39d. O desenvolvimento do capital, com a conseqüente tirania da taxa de lucro contra o meio ambiente necessário ao desenvolvimento da vida humana, chegou a níveis tais que não somente parcelas sempre crescentes da humanidade estão submetidas à fome permanente por desertificação (ou outras causas, igualmente "naturais", produzidas pela valorização do capital), mas também a barbárie da continuidade da civilização atual é, a médio prazo, incompatível com a vida sobre a terra, pela destruição capitalista da atmosfera, das fontes de água potável... Isto, sem falar de outros "pequenos detalhes" como a possibilidade da destruição atômica generalizada, a contaminação universal do ar e do mar (o inelutável crescimento dos metais pesados presentes no ambiente: chumbo, mercúrio, destruição da camada de ozônio imprescindível à vida, acumulação de CO2 que provoca um aumento de temperatura em toda terra, o derretimento das geleiras com a conseqüente imersão da terra hoje habitada...), "acidentes" industriais químicos e nucleares cada vez mais freqüentes e com conseqüências sempre mais nefastas, inviabilidade total, no sentido mais forte da palavra, de que a vida não será possível nas grandes urbanizações do planeta etc. Somente a revolução proletária e comunista, na medida em que liquida os fundamentos da contaminação generalizada, as causas da destruição de todos os meios necessários à vida realmente humana da espécie, constitui a alternativa válida à barbárie da atual civilização.

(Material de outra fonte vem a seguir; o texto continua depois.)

## src/core/goc_pkg.sv

```systemverilog
// Package for the gate operator controller: timing constants, states, carriers.
// Assumes a single 125 MHz clock and presets already digitised to whole seconds.
package goc_pkg;

   // ************************************************************
   // Timebase
   // ************************************************************
   localparam int unsigned CLK_HZ = 125000000;
   localparam int unsigned TICK_MS = 100;
   localparam int unsigned TICK_CYCLES = CLK_HZ / 1000 * TICK_MS;
   localparam int unsigned TICK_W = 24;
   localparam int unsigned TICKS_PER_S = 1000 / TICK_MS;

   // ************************************************************
   // Delays in timebase ticks
   // ************************************************************
   localparam int unsigned PREWARN_MS = 2000;
   localparam int unsigned UNLOCK_MS = 1000;
   localparam int unsigned REV_LONG_MS = 3000;
   localparam int unsigned REV_SHORT_MS = 1500;
   localparam int unsigned BACKOFF_MS = 500;
   localparam logic [10:0] PREWARN_TICKS = 11'(PREWARN_MS / TICK_MS);
   localparam logic [10:0] UNLOCK_TICKS = 11'(UNLOCK_MS / TICK_MS);
   localparam logic [10:0] REV_LONG_TICKS = 11'(REV_LONG_MS / TICK_MS);
   localparam logic [10:0] REV_SHORT_TICKS = 11'(REV_SHORT_MS / TICK_MS);
   localparam logic [10:0] BACKOFF_TICKS = 11'(BACKOFF_MS / TICK_MS);

   // ************************************************************
   // Preset ranges in seconds
   // ************************************************************
   localparam logic [6:0] AUTO_CLOSE_MIN_S = 7'd0;
   localparam logic [6:0] AUTO_CLOSE_MAX_S = 7'd124;
   localparam logic [6:0] MAX_RUN_MIN_S = 7'd15;
   localparam logic [6:0] MAX_RUN_MAX_S = 7'd100;

   // ************************************************************
   // Configuration switch positions
   // ************************************************************
   localparam int unsigned SW_AUTO_CLOSE = 0;
   localparam int unsigned SW_PREWARN = 1;
   localparam int unsigned SW_FOUR_STEP = 2;
   localparam int unsigned SW_LEFT_HAND = 3;
   localparam int unsigned SW_SOL_LOCK = 4;
   localparam int unsigned SW_LONG_REV = 5;
   localparam int unsigned SW_UNUSED = 6;
   localparam int unsigned SW_SLAVE = 7;

   // ************************************************************
   // Types
   // ************************************************************
   typedef enum logic [7:0] {
      GOC_IDLE    = 8'h01,
      GOC_WARN    = 8'h02,
      GOC_UNLOCK  = 8'h04,
      GOC_RUN     = 8'h08,
      GOC_REVWAIT = 8'h10,
      GOC_BACKOFF = 8'h20,
      GOC_HALT    = 8'h40,
      GOC_LOCKOUT = 8'h80
   } goc_state_e;

   typedef struct packed {
      logic open_cmd;
      logic close_cmd;
      logic stop_cmd;
      logic single_btn;
      logic reverse;
      logic open_obstr;
      logic close_obstr;
      logic hold_open;
   } goc_cmd_s;

   typedef struct packed {
      logic open_limit_switch;
      logic close_limit_switch;
      logic open_sense_trip;
      logic close_sense_trip;
   } goc_sense_s;

   localparam int unsigned CMD_W = $bits(goc_cmd_s);
   localparam int unsigned SENSE_W = $bits(goc_sense_s);

endpackage

```

## src/core/goc_ctrl.sv

```systemverilog
// Gate operator controller: sequences gate motion from stations, limits and sensors.
// Assumes pin inputs are clean contacts, active high, asynchronous to the clock.
//
// Behaviour
// - Auto-close after 0..124 s preset when open.
// - Auto-close only with switch one on.
// - Max-run countdown restarts on every start.
// - Max-run expiry (15..100 s) stops motor.
// - Max-run expiry locks out, sounds alarm.
// - Open sense trip acts only while opening.
// - Close sense trip acts only while closing.
// - Switch two: warning two seconds early.
// - Switch two off: warning only while running.
// - Switch three: open-stop-close-stop cycle.
// - Switch three off: open, or close when open.
// - Switch four swaps motor rotation for hand.
// - Switch five: unlock, wait one second.
// - Reversal pause three or 1.5 seconds.
// - Switch six disables DC brake.
// - Switch eight selects slave role.
// - Slave follows master motion commands.
// - Limit of travel direction removes drive.
// - Switch seven has no effect.
// - Reverse while closing travels fully open.
// - Obstruction stops, backs off, needs command.
// - Second obstruction before a limit locks out.
// - Hold-open keeps gate open, no closing.
`timescale 1ns/10ps
module goc_ctrl
   import goc_pkg::*;
(
   input wire logic i_ref_clk,
   input wire logic i_rst_n,
   input wire goc_cmd_s i_cmd,
   input wire goc_sense_s i_sense,
   input wire logic [7:0] i_dip,
   input wire logic [6:0] i_auto_close_s,
   input wire logic [6:0] i_max_run_s,
   input wire logic i_master_open,
   input wire logic i_master_close,
   output logic o_motor_fwd,
   output logic o_motor_rev,
   output logic o_warn,
   output logic o_lock_release,
   output logic o_brake_en,
   output logic o_alarm,
   output logic o_lockout,
   output logic o_slave_open,
   output logic o_slave_close,
   output logic o_at_open,
   output logic o_at_close
);

   // ************************************************************
   // Input synchronisers
   // ************************************************************
   localparam int unsigned IN_W = CMD_W + SENSE_W + 10;
   logic [IN_W-1:0] meta_r;
   logic [IN_W-1:0] sync_r;
   always_ff @(posedge i_ref_clk) begin
      if (!i_rst_n) begin
         meta_r <= '0;
         sync_r <= '0;
      end else begin
         meta_r <= {i_cmd, i_sense, i_dip, i_master_open, i_master_close};
         sync_r <= meta_r;
      end
   end
   goc_cmd_s cmd;
   goc_sense_s sense;
   logic [7:0] dip;
   logic m_open;
   logic m_close;
   assign {cmd, sense, dip, m_open, m_close} = sync_r;

   // Momentary commands act on their rising edge; levels act directly.
   goc_cmd_s cmd_d_r;
   always_ff @(posedge i_ref_clk) begin
      if (!i_rst_n) begin
         cmd_d_r <= '0;
      end else begin
         cmd_d_r <= cmd;
      end
   end
   logic open_ev;
   logic close_ev;
   logic btn_ev;
   logic stop_lvl;
   assign open_ev = cmd.open_cmd & ~cmd_d_r.open_cmd;
   assign close_ev = cmd.close_cmd & ~cmd_d_r.close_cmd;
   assign btn_ev = cmd.single_btn & ~cmd_d_r.single_btn;
   assign stop_lvl = cmd.stop_cmd;

   // ************************************************************
   // Timebase
   // ************************************************************
   logic [TICK_W-1:0] div_r;
   logic tick;
   assign tick = (div_r == TICK_W'(TICK_CYCLES - 1));
   always_ff @(posedge i_ref_clk) begin
      if (!i_rst_n) begin
         div_r <= '0;
      end else begin
         div_r <= tick ? '0 : div_r + 1'b1;
      end
   end

   // ************************************************************
   // Position, direction and state
   // ************************************************************
   goc_state_e state_r;
   logic dir_open_r;        // Direction of the pending or current run.
   logic last_open_r;       // Direction of the last motor run, for reversal pause.
   logic ran_r;
   logic at_open_r;
   logic at_close_r;
   logic obstr_once_r;
   logic ac_block_r;
   logic [1:0] step_r;
   logic [10:0] dly_r;
   logic [9:0] run_r;
   logic [10:0] ac_r;
   logic running;
   logic slave;
   logic open_lim;
   logic close_lim;
   logic obstr_hit;
   logic max_exp;

   assign running = (state_r == GOC_RUN) || (state_r == GOC_BACKOFF);
   assign slave = dip[SW_SLAVE];
   assign open_lim = sense.open_limit_switch;
   assign close_lim = sense.close_limit_switch;
   // Sense trips share the obstruction path and count only in their own direction.
   assign obstr_hit = (state_r == GOC_RUN) &&
      (dir_open_r ? (cmd.open_obstr | sense.open_sense_trip)
                  : (cmd.close_obstr | sense.close_sense_trip));
   assign max_exp = (state_r == GOC_RUN) && (run_r == '0);

   // Requested new motion, resolved from every command source.
   logic want_open;
   logic want_close;
   logic want_stop;
   always_comb begin
      want_open = 1'b0;
      want_close = 1'b0;
      want_stop = 1'b0;
      if (slave) begin
         want_open = m_open & ~running;
         want_close = m_close & ~running & ~m_open;
      end else begin
         want_open = open_ev | (cmd.hold_open & ~at_open_r);
         want_close = close_ev;
         if (btn_ev) begin
            if (dip[SW_FOUR_STEP]) begin
               case (step_r)
                  2'd0: want_open = 1'b1;
                  2'd2: want_close = 1'b1;
                  default: want_stop = 1'b1;
               endcase
            end else if (at_open_r) begin
               want_close = 1'b1;
            end else begin
               want_open = 1'b1;
            end
         end
         if (cmd.reverse && running && !dir_open_r) begin
            want_open = 1'b1;
         end
         if (cmd.hold_open) begin
            want_close = 1'b0;
         end
      end
      if (want_open) begin
         want_close = 1'b0;
      end
   end

   logic go_req;
   logic go_open;
   assign go_req = (want_open && !(dir_open_r && running) && !at_open_r) ||
                   (want_close && !(!dir_open_r && running) && !at_close_r);
   assign go_open = want_open;

   // Delay before motor drive: reversal pause, then prewarn, then unlock.
   logic [10:0] rev_ticks;
   assign rev_ticks = dip[SW_LONG_REV] ? REV_LONG_TICKS : REV_SHORT_TICKS;

   // Auto-close expiry: preset in seconds scaled to ticks.
   logic ac_exp;
   assign ac_exp = dip[SW_AUTO_CLOSE] && at_open_r && !ac_block_r && (state_r == GOC_IDLE) &&
      !cmd.open_cmd && !cmd.reverse && !cmd.open_obstr && !cmd.close_obstr &&
      !cmd.hold_open && !slave && (ac_r == '0);

   // ************************************************************
   // Main sequencer
   // ************************************************************
   always_ff @(posedge i_ref_clk) begin
      if (!i_rst_n) begin
         state_r <= GOC_IDLE;
         dir_open_r <= 1'b1;
         last_open_r <= 1'b1;
         ran_r <= 1'b0;
         dly_r <= '0;
         obstr_once_r <= 1'b0;
      end else begin
         case (state_r)
            GOC_IDLE, GOC_HALT: begin
               if (!stop_lvl && (go_req || ac_exp)) begin
                  dir_open_r <= go_open;
                  if (ran_r && (go_open != last_open_r)) begin
                     dly_r <= rev_ticks;
                     state_r <= GOC_REVWAIT;
                  end else begin
                     dly_r <= PREWARN_TICKS;
                     state_r <= dip[SW_PREWARN] ? GOC_WARN : GOC_UNLOCK;
                     if (!dip[SW_PREWARN]) dly_r <= UNLOCK_TICKS;
                  end
               end
            end
            GOC_REVWAIT: begin
               if (stop_lvl) begin
                  state_r <= GOC_IDLE;
               end else if (tick) begin
                  if (dly_r <= 11'd1) begin
                     dly_r <= dip[SW_PREWARN] ? PREWARN_TICKS : UNLOCK_TICKS;
                     state_r <= dip[SW_PREWARN] ? GOC_WARN : GOC_UNLOCK;
                  end else begin
                     dly_r <= dly_r - 1'b1;
                  end
               end
            end
            GOC_WARN: begin
               if (stop_lvl) begin
                  state_r <= GOC_IDLE;
               end else if (tick) begin
                  if (dly_r <= 11'd1) begin
                     dly_r <= UNLOCK_TICKS;
                     state_r <= GOC_UNLOCK;
                  end else begin
                     dly_r <= dly_r - 1'b1;
                  end
               end
            end
            GOC_UNLOCK: begin
               if (stop_lvl) begin
                  state_r <= GOC_IDLE;
               end else if (!dip[SW_SOL_LOCK]) begin
                  state_r <= GOC_RUN;
               end else if (tick) begin
                  if (dly_r <= 11'd1) state_r <= GOC_RUN;
                  else dly_r <= dly_r - 1'b1;
               end
               last_open_r <= dir_open_r;
               ran_r <= 1'b1;
            end
            GOC_RUN: begin
               if ((dir_open_r && open_lim) || (!dir_open_r && close_lim)) begin
                  state_r <= GOC_IDLE;
                  obstr_once_r <= 1'b0;
               end else if (max_exp) begin
                  state_r <= GOC_LOCKOUT;
               end else if (obstr_hit) begin
                  if (obstr_once_r) begin
                     state_r <= GOC_LOCKOUT;
                  end else begin
                     obstr_once_r <= 1'b1;
                     dir_open_r <= ~dir_open_r;
                     last_open_r <= ~dir_open_r;
                     dly_r <= BACKOFF_TICKS;
                     state_r <= GOC_BACKOFF;
                  end
               end else if (stop_lvl || want_stop) begin
                  state_r <= GOC_IDLE;
               end else if (go_req) begin
                  dir_open_r <= go_open;
                  dly_r <= rev_ticks;
                  state_r <= GOC_REVWAIT;
               end
            end
            GOC_BACKOFF: begin
               if ((dir_open_r && open_lim) || (!dir_open_r && close_lim)) begin
                  state_r <= GOC_HALT;
               end else if (tick) begin
                  if (dly_r <= 11'd1) state_r <= GOC_HALT;
                  else dly_r <= dly_r - 1'b1;
               end
            end
            GOC_LOCKOUT: begin
               state_r <= GOC_LOCKOUT;
            end
            default: state_r <= GOC_IDLE;
         endcase
      end
   end

   // ************************************************************
   // Position, four-step cycle and auto-close disable
   // ************************************************************
   always_ff @(posedge i_ref_clk) begin
      if (!i_rst_n) begin
         at_open_r <= 1'b0;
         at_close_r <= 1'b0;
         step_r <= 2'd0;
         ac_block_r <= 1'b0;
      end else begin
         if (open_lim) at_open_r <= 1'b1;
         else if (running) at_open_r <= 1'b0;
         if (close_lim) at_close_r <= 1'b1;
         else if (running) at_close_r <= 1'b0;
         if (btn_ev && dip[SW_FOUR_STEP] && !slave) step_r <= step_r + 2'd1;
         if (obstr_hit) ac_block_r <= 1'b1;
         else if (go_req && state_r == GOC_HALT) ac_block_r <= 1'b0;
      end
   end

   // ************************************************************
   // Max-run and auto-close counters, in ticks
   // ************************************************************
   logic [6:0] max_s;
   assign max_s = (i_max_run_s < MAX_RUN_MIN_S) ? MAX_RUN_MIN_S :
                  (i_max_run_s > MAX_RUN_MAX_S) ? MAX_RUN_MAX_S : i_max_run_s;
   logic [6:0] ac_s;
   assign ac_s = (i_auto_close_s > AUTO_CLOSE_MAX_S) ? AUTO_CLOSE_MAX_S : i_auto_close_s;

   always_ff @(posedge i_ref_clk) begin
      if (!i_rst_n) begin
         run_r <= '0;
         ac_r <= '0;
      end else begin
         if (state_r == GOC_UNLOCK) run_r <= 10'(max_s * TICKS_PER_S);
         else if (state_r == GOC_RUN && tick && run_r != '0) run_r <= run_r - 1'b1;
         if (!at_open_r || state_r != GOC_IDLE || cmd.open_cmd || cmd.reverse ||
             cmd.hold_open || cmd.open_obstr || cmd.close_obstr) begin
            ac_r <= 11'(ac_s * TICKS_PER_S);
         end else if (tick && ac_r != '0) begin
            ac_r <= ac_r - 1'b1;
         end
      end
   end

   // ************************************************************
   // Outputs
   // ************************************************************
   logic motor_on;
   assign motor_on = running;
   always_ff @(posedge i_ref_clk) begin
      if (!i_rst_n) begin
         o_motor_fwd <= 1'b0;
         o_motor_rev <= 1'b0;
         o_warn <= 1'b0;
         o_lock_release <= 1'b0;
         o_brake_en <= 1'b0;
         o_alarm <= 1'b0;
         o_lockout <= 1'b0;
         o_slave_open <= 1'b0;
         o_slave_close <= 1'b0;
         o_at_open <= 1'b0;
         o_at_close <= 1'b0;
      end else begin
         // Hand swaps rotation, never the sense of open and close.
         o_motor_fwd <= motor_on && (dir_open_r ^ dip[SW_LEFT_HAND]);
         o_motor_rev <= motor_on && !(dir_open_r ^ dip[SW_LEFT_HAND]);
         o_warn <= motor_on || (state_r == GOC_WARN) ||
                   (dip[SW_PREWARN] && state_r == GOC_UNLOCK);
         o_lock_release <= dip[SW_SOL_LOCK] && (state_r == GOC_UNLOCK || motor_on);
         o_brake_en <= !dip[SW_LONG_REV] && !motor_on;
         o_alarm <= (state_r == GOC_LOCKOUT);
         o_lockout <= (state_r == GOC_LOCKOUT);
         o_slave_open <= !slave && motor_on && dir_open_r;
         o_slave_close <= !slave && motor_on && !dir_open_r;
         o_at_open <= at_open_r;
         o_at_close <= at_close_r;
      end
   end
   // Switch seven is synchronised with the rest but deliberately read by nothing.

endmodule // goc_ctrl

```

 O movimento ecologista é a resposta burguesa para essa degradação generalizada de todas as condições de vida. Seja parlamentar ou antiparlamentar, reformista declarado ou encoberto, o ecologismo ataca as conseqüências e não os fundamentos da contaminação generalizada. Sua função social principal é desviar a luta do proletariado - contra a degradação brutal de todas as condições de reprodução de sua vida, agindo diretamente contra os fundamentos de toda a sociedade (a taxa de exploração, a taxa de lucro, a competitividade da empresa, da economia etc.) -, transformando-a em meras lutas contra os excessos de um sistema cujas bases defende. Os ecologistas, organizados com seu retorno à natureza, com suas propostas de estações de tratamento, de controle estatal da contaminação etc. não só defendem os fundamentos gerais do sistema mercantil generalizado que provoca todas as contaminações, como irremediavelmente terminam contribuindo com seu grão de areia para as campanhas de austeridade do Estado contra o proletariado. Como se os proletários não fossem suficientemente explorados, os ecologistas lhes propõem ser ainda mais austeros, mais "naturais". Sendo os melhores agentes comerciais da venda mercantil da "natureza", os ecologistas elaboram e propõem, ao proletariado, programas reais de austeridade e aumento da exploração que nenhum outro setor burguês ousaria propor. Para o ecologista, se possível, alimentar o proletariado com capim em vez de carne seria o melhor. Baseados, assim, no embuste de que esta sociedade é uma sociedade de consumo (na realidade é uma sociedade determinada pela acumulação do capital), os ecologistas são os mais cínicos defensores da austeridade e do aperto de cintos. 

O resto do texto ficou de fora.